Records for this exercise Start Marker

### src/rtl/core/olpd_ram.sv
// ----------------------------------------------------------------------------
// olpd_ram
// entry store: one write port, one read port, registered read data
// ----------------------------------------------------------------------------
module olpd_ram #(
  parameter int unsigned Depth = olpd_pkg::LIST_DEPTH
) (
  input  logic                       clk_i,
  input  logic                       we_i,
  input  logic [$clog2(Depth)-1:0]   waddr_i,
  input  logic [olpd_pkg::WORD_W-1:0] wdata_i,
  input  logic                       re_i,
  input  logic [$clog2(Depth)-1:0]   raddr_i,
  output logic [olpd_pkg::WORD_W-1:0] rdata_o
);

  logic [olpd_pkg::WORD_W-1:0] mem [Depth];

  always_ff @(posedge clk_i) begin
    if (we_i) begin
      mem[waddr_i] <= wdata_i;
    end
  end

  always_ff @(posedge clk_i) begin
    if (re_i) begin
      rdata_o <= mem[raddr_i];
    end
  end

endmodule

### src/rtl/core/olpd_ctrl.sv
// ----------------------------------------------------------------------------
// olpd_ctrl
// command sequencer: head pointer and count of a circular buffer in the ram,
// gap closing after a delete that is neither at the front nor at the end
// ----------------------------------------------------------------------------
module olpd_ctrl #(
  parameter int unsigned ListDepth = olpd_pkg::LIST_DEPTH
) (
  input  logic                          clk_i,
  input  logic                          rst_ni,
  // command side
  input  logic                          in_valid_i,
  output logic                          in_ready_o,
  input  olpd_pkg::in_word_t            in_word_i,
  // result side
  output logic                          res_valid_o,
  input  logic                          res_ready_i,
  output olpd_pkg::out_word_t           res_word_o,
  // ram port
  output logic                          mem_we_o,
  output logic [$clog2(ListDepth)-1:0]  mem_waddr_o,
  output logic [olpd_pkg::WORD_W-1:0]   mem_wdata_o,
  output logic                          mem_re_o,
  output logic [$clog2(ListDepth)-1:0]  mem_raddr_o,
  input  logic [olpd_pkg::WORD_W-1:0]   mem_rdata_i
);

  localparam int unsigned IdxW = $clog2(ListDepth);
  localparam int unsigned CntW = $clog2(ListDepth + 1);
  localparam int unsigned ExtW = CntW + 5;

  function automatic logic [IdxW-1:0] ptr_inc(input logic [IdxW-1:0] p);
    ptr_inc = (p == IdxW'(ListDepth - 1)) ? '0 : p + 1'b1;
  endfunction

  function automatic logic [IdxW-1:0] ptr_dec(input logic [IdxW-1:0] p);
    ptr_dec = (p == '0) ? IdxW'(ListDepth - 1) : p - 1'b1;
  endfunction

  function automatic logic [IdxW-1:0] ptr_add(input logic [IdxW-1:0] a,
                                              input logic [IdxW-1:0] b);
    logic [IdxW:0] sum;
    sum = {1'b0, a} + {1'b0, b};
    if (sum >= (IdxW + 1)'(ListDepth)) begin
      sum = sum - (IdxW + 1)'(ListDepth);
    end
    ptr_add = sum[IdxW-1:0];
  endfunction

  olpd_pkg::fsm_e      state_q, state_d;
  logic [IdxW-1:0]     head_q, head_d;
  logic [CntW-1:0]     cnt_q, cnt_d;
  logic [IdxW-1:0]     cur_q, cur_d;
  logic [CntW-1:0]     left_q, left_d;
  logic                front_q, front_d;
  olpd_pkg::status_e   status_q, status_d;
  logic [olpd_pkg::WORD_W-1:0] removed_q, removed_d;

  logic                in_fire;
  logic                res_fire;
  olpd_pkg::status_e   dec_status;
  logic                dec_ins;
  logic                dec_del;
  logic [IdxW-1:0]     dec_idx;
  logic [ExtW-1:0]     cnt_ext;

  assign in_ready_o = (state_q == olpd_pkg::FSM_IDLE);
  assign in_fire    = in_valid_i && in_ready_o;
  assign res_valid_o = (state_q == olpd_pkg::FSM_RESP);
  assign res_fire   = res_valid_o && res_ready_i;

  // command decode against the current count
  always_comb begin
    dec_status = olpd_pkg::ST_OK;
    dec_ins    = 1'b0;
    dec_del    = 1'b0;
    dec_idx    = '0;
    if (in_word_i.command == olpd_pkg::CMD_INS_FRONT) begin
      if (cnt_q == CntW'(ListDepth)) begin
        dec_status = olpd_pkg::ST_FULL;
      end else begin
        dec_ins = 1'b1;
      end
    end else if (cnt_q == '0) begin
      dec_status = olpd_pkg::ST_EMPTY;
    end else begin
      unique case (in_word_i.command)
        olpd_pkg::CMD_DEL_FRONT: begin
          dec_del = 1'b1;
        end
        olpd_pkg::CMD_DEL_END: begin
          dec_del = 1'b1;
          dec_idx = IdxW'(cnt_q - 1'b1);
        end
        olpd_pkg::CMD_DEL_POS: begin
          if (in_word_i.position == '0 || in_word_i.position > 8'(cnt_q)) begin
            dec_status = olpd_pkg::ST_BADPOS;
          end else begin
            dec_del = 1'b1;
            dec_idx = IdxW'(in_word_i.position - 8'd1);
          end
        end
        default: begin
          dec_del = 1'b0;
        end
      endcase
    end
  end

  // next state
  always_comb begin
    state_d = state_q;
    unique case (state_q)
      olpd_pkg::FSM_IDLE: begin
        if (in_fire) begin
          state_d = dec_del ? olpd_pkg::FSM_READ : olpd_pkg::FSM_RESP;
        end
      end
      olpd_pkg::FSM_READ: begin
        state_d = (left_q == '0) ? olpd_pkg::FSM_RESP : olpd_pkg::FSM_SH_RD;
      end
      olpd_pkg::FSM_SH_RD: begin
        state_d = olpd_pkg::FSM_SH_WR;
      end
      olpd_pkg::FSM_SH_WR: begin
        state_d = (left_q == CntW'(1)) ? olpd_pkg::FSM_RESP : olpd_pkg::FSM_SH_RD;
      end
      olpd_pkg::FSM_RESP: begin
        if (res_fire) begin
          state_d = olpd_pkg::FSM_IDLE;
        end
      end
      default: begin
        state_d = olpd_pkg::FSM_IDLE;
      end
    endcase
  end

  // datapath and ram control
  always_comb begin
    head_d      = head_q;
    cnt_d       = cnt_q;
    cur_d       = cur_q;
    left_d      = left_q;
    front_d     = front_q;
    status_d    = status_q;
    removed_d   = removed_q;
    mem_we_o    = 1'b0;
    mem_waddr_o = cur_q;
    mem_wdata_o = mem_rdata_i;
    mem_re_o    = 1'b0;
    mem_raddr_o = ptr_inc(cur_q);
    unique case (state_q)
      olpd_pkg::FSM_IDLE: begin
        if (in_fire) begin
          status_d  = dec_status;
          removed_d = '0;
          front_d   = (in_word_i.command == olpd_pkg::CMD_DEL_FRONT);
          if (dec_ins) begin
            head_d      = ptr_dec(head_q);
            cnt_d       = cnt_q + 1'b1;
            mem_we_o    = 1'b1;
            mem_waddr_o = ptr_dec(head_q);
            mem_wdata_o = in_word_i.value;
          end
          if (dec_del) begin
            mem_re_o    = 1'b1;
            mem_raddr_o = ptr_add(head_q, dec_idx);
            cur_d       = ptr_add(head_q, dec_idx);
            // front deletes move the head, so nothing behind needs to shift
            left_d      = (in_word_i.command == olpd_pkg::CMD_DEL_FRONT) ? '0
                          : cnt_q - 1'b1 - CntW'(dec_idx);
          end
        end
      end
      olpd_pkg::FSM_READ: begin
        removed_d = mem_rdata_i;
        cnt_d     = cnt_q - 1'b1;
        if (front_q) begin
          head_d = ptr_inc(head_q);
        end
      end
      olpd_pkg::FSM_SH_RD: begin
        mem_re_o    = 1'b1;
        mem_raddr_o = ptr_inc(cur_q);
      end
      olpd_pkg::FSM_SH_WR: begin
        mem_we_o    = 1'b1;
        mem_waddr_o = cur_q;
        mem_wdata_o = mem_rdata_i;
        cur_d       = ptr_inc(cur_q);
        left_d      = left_q - 1'b1;
      end
      olpd_pkg::FSM_RESP: begin
        mem_we_o = 1'b0;
      end
      default: begin
        mem_we_o = 1'b0;
      end
    endcase
  end

  assign cnt_ext                  = ExtW'(cnt_q);
  assign res_word_o.status        = status_q;
  assign res_word_o.removed_value = removed_q;
  assign res_word_o.entry_count   = cnt_ext[4:0];

  always_ff @(posedge clk_i or negedge rst_ni) begin
    if (!rst_ni) begin
      state_q <= olpd_pkg::FSM_IDLE;
      head_q  <= '0;
      cnt_q   <= '0;
      left_q  <= '0;
      front_q <= 1'b0;
    end else begin
      state_q <= state_d;
      head_q  <= head_d;
      cnt_q   <= cnt_d;
      left_q  <= left_d;
      front_q <= front_d;
    end
  end

  always_ff @(posedge clk_i) begin
    cur_q     <= cur_d;
    status_q  <= status_d;
    removed_q <= removed_d;
  end

  a_cnt_bound : assert property (@(posedge clk_i) disable iff (!rst_ni)
    cnt_q <= CntW'(ListDepth))
    else $error("entry count above capacity");

  a_ins_count : assert property (@(posedge clk_i) disable iff (!rst_ni)
    (in_fire && dec_ins) |=> (cnt_q == $past(cnt_q) + 1'b1))
    else $error("insert did not grow the count");

  a_write_src : assert property (@(posedge clk_i) disable iff (!rst_ni)
    mem_we_o |-> ((state_q == olpd_pkg::FSM_SH_WR) || (in_fire && dec_ins)))
    else $error("ram written outside insert or shift");

  a_shift_left : assert property (@(posedge clk_i) disable iff (!rst_ni)
    ((state_q == olpd_pkg::FSM_SH_RD) || (state_q == olpd_pkg::FSM_SH_WR))
      |-> (left_q != '0))
    else $error("shift step with nothing left to move");

  a_refused_hold : assert property (@(posedge clk_i) disable iff (!rst_ni)
    (in_fire && !dec_ins && !dec_del) |=> ($stable(cnt_q) && $stable(head_q)))
    else $error("refused command changed the list");

endmodule

### src/rtl/core/ordered_list_positional_delete_core.sv
// ----------------------------------------------------------------------------
// ordered_list_positional_delete_core
// bounded ordered list of signed 32-bit values with insert at front and
// delete at front, at a 1-based position, or at the end
// ----------------------------------------------------------------------------
//  channel   direction  handshake               word
//  in        input      in_valid_i / in_ready_o  command, value, position
//  out       output     out_valid_o / out_ready_i status, removed_value, entry_count
//
//  insert and every refused command go from accept straight to the result
//  delete front and delete end add one ram read of the removed entry
//  delete at position p also moves the count - p entries behind the gap down,
//    one at a time through the single ram read and write port
//  reset empties the list at once; the entry ram itself is not cleared
//  a finished word waits in the output register while the next command is taken;
//    the sequencer stalls in its result state only when that register is full
// ----------------------------------------------------------------------------
module ordered_list_positional_delete_core #(
  parameter int unsigned ListDepth = olpd_pkg::LIST_DEPTH
) (
  input  logic                clk_i,
  input  logic                rst_ni,
  input  logic                in_valid_i,
  output logic                in_ready_o,
  input  olpd_pkg::in_word_t  in_word_i,
  output logic                out_valid_o,
  input  logic                out_ready_i,
  output olpd_pkg::out_word_t out_word_o
);

  localparam int unsigned IdxW = $clog2(ListDepth);

  // sequencer to ram
  logic                        mem_we;
  logic [IdxW-1:0]             mem_waddr;
  logic [olpd_pkg::WORD_W-1:0] mem_wdata;
  logic                        mem_re;
  logic [IdxW-1:0]             mem_raddr;
  logic [olpd_pkg::WORD_W-1:0] mem_rdata;

  // sequencer to output register
  logic                res_valid;
  logic                res_ready;
  olpd_pkg::out_word_t res_word;

  // output register
  logic                out_valid_q, out_valid_d;
  olpd_pkg::out_word_t out_word_q;

  // command sequencer: owns head pointer and count
  olpd_ctrl #(
    .ListDepth (ListDepth)
  ) u_ctrl (
    .clk_i       (clk_i),
    .rst_ni      (rst_ni),
    .in_valid_i  (in_valid_i),
    .in_ready_o  (in_ready_o),
    .in_word_i   (in_word_i),
    .res_valid_o (res_valid),
    .res_ready_i (res_ready),
    .res_word_o  (res_word),
    .mem_we_o    (mem_we),
    .mem_waddr_o (mem_waddr),
    .mem_wdata_o (mem_wdata),
    .mem_re_o    (mem_re),
    .mem_raddr_o (mem_raddr),
    .mem_rdata_i (mem_rdata)
  );

  // entry store, used as a circular buffer starting at the head
  olpd_ram #(
    .Depth (ListDepth)
  ) u_ram (
    .clk_i   (clk_i),
    .we_i    (mem_we),
    .waddr_i (mem_waddr),
    .wdata_i (mem_wdata),
    .re_i    (mem_re),
    .raddr_i (mem_raddr),
    .rdata_o (mem_rdata)
  );

  // output register takes a new word when empty or being drained
  assign res_ready = !out_valid_q || out_ready_i;

  always_comb begin
    out_valid_d = out_valid_q;
    if (res_valid && res_ready) begin
      out_valid_d = 1'b1;
    end else if (out_ready_i) begin
      out_valid_d = 1'b0;
    end
  end

  always_ff @(posedge clk_i or negedge rst_ni) begin
    if (!rst_ni) begin
      out_valid_q <= 1'b0;
    end else begin
      out_valid_q <= out_valid_d;
    end
  end

  // payload holds unless a new word loads
  always_ff @(posedge clk_i) begin
    if (res_valid && res_ready) begin
      out_word_q <= res_word;
    end
  end

  assign out_valid_o = out_valid_q;
  assign out_word_o  = out_word_q;

endmodule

Records for this exercise End Marker

**Prompt**
In the entries above, find lines with "nothing" and copy each.

**Answer space**
            // front deletes move the head, so nothing behind needs to shift
    else $error("shift step with nothing left to move");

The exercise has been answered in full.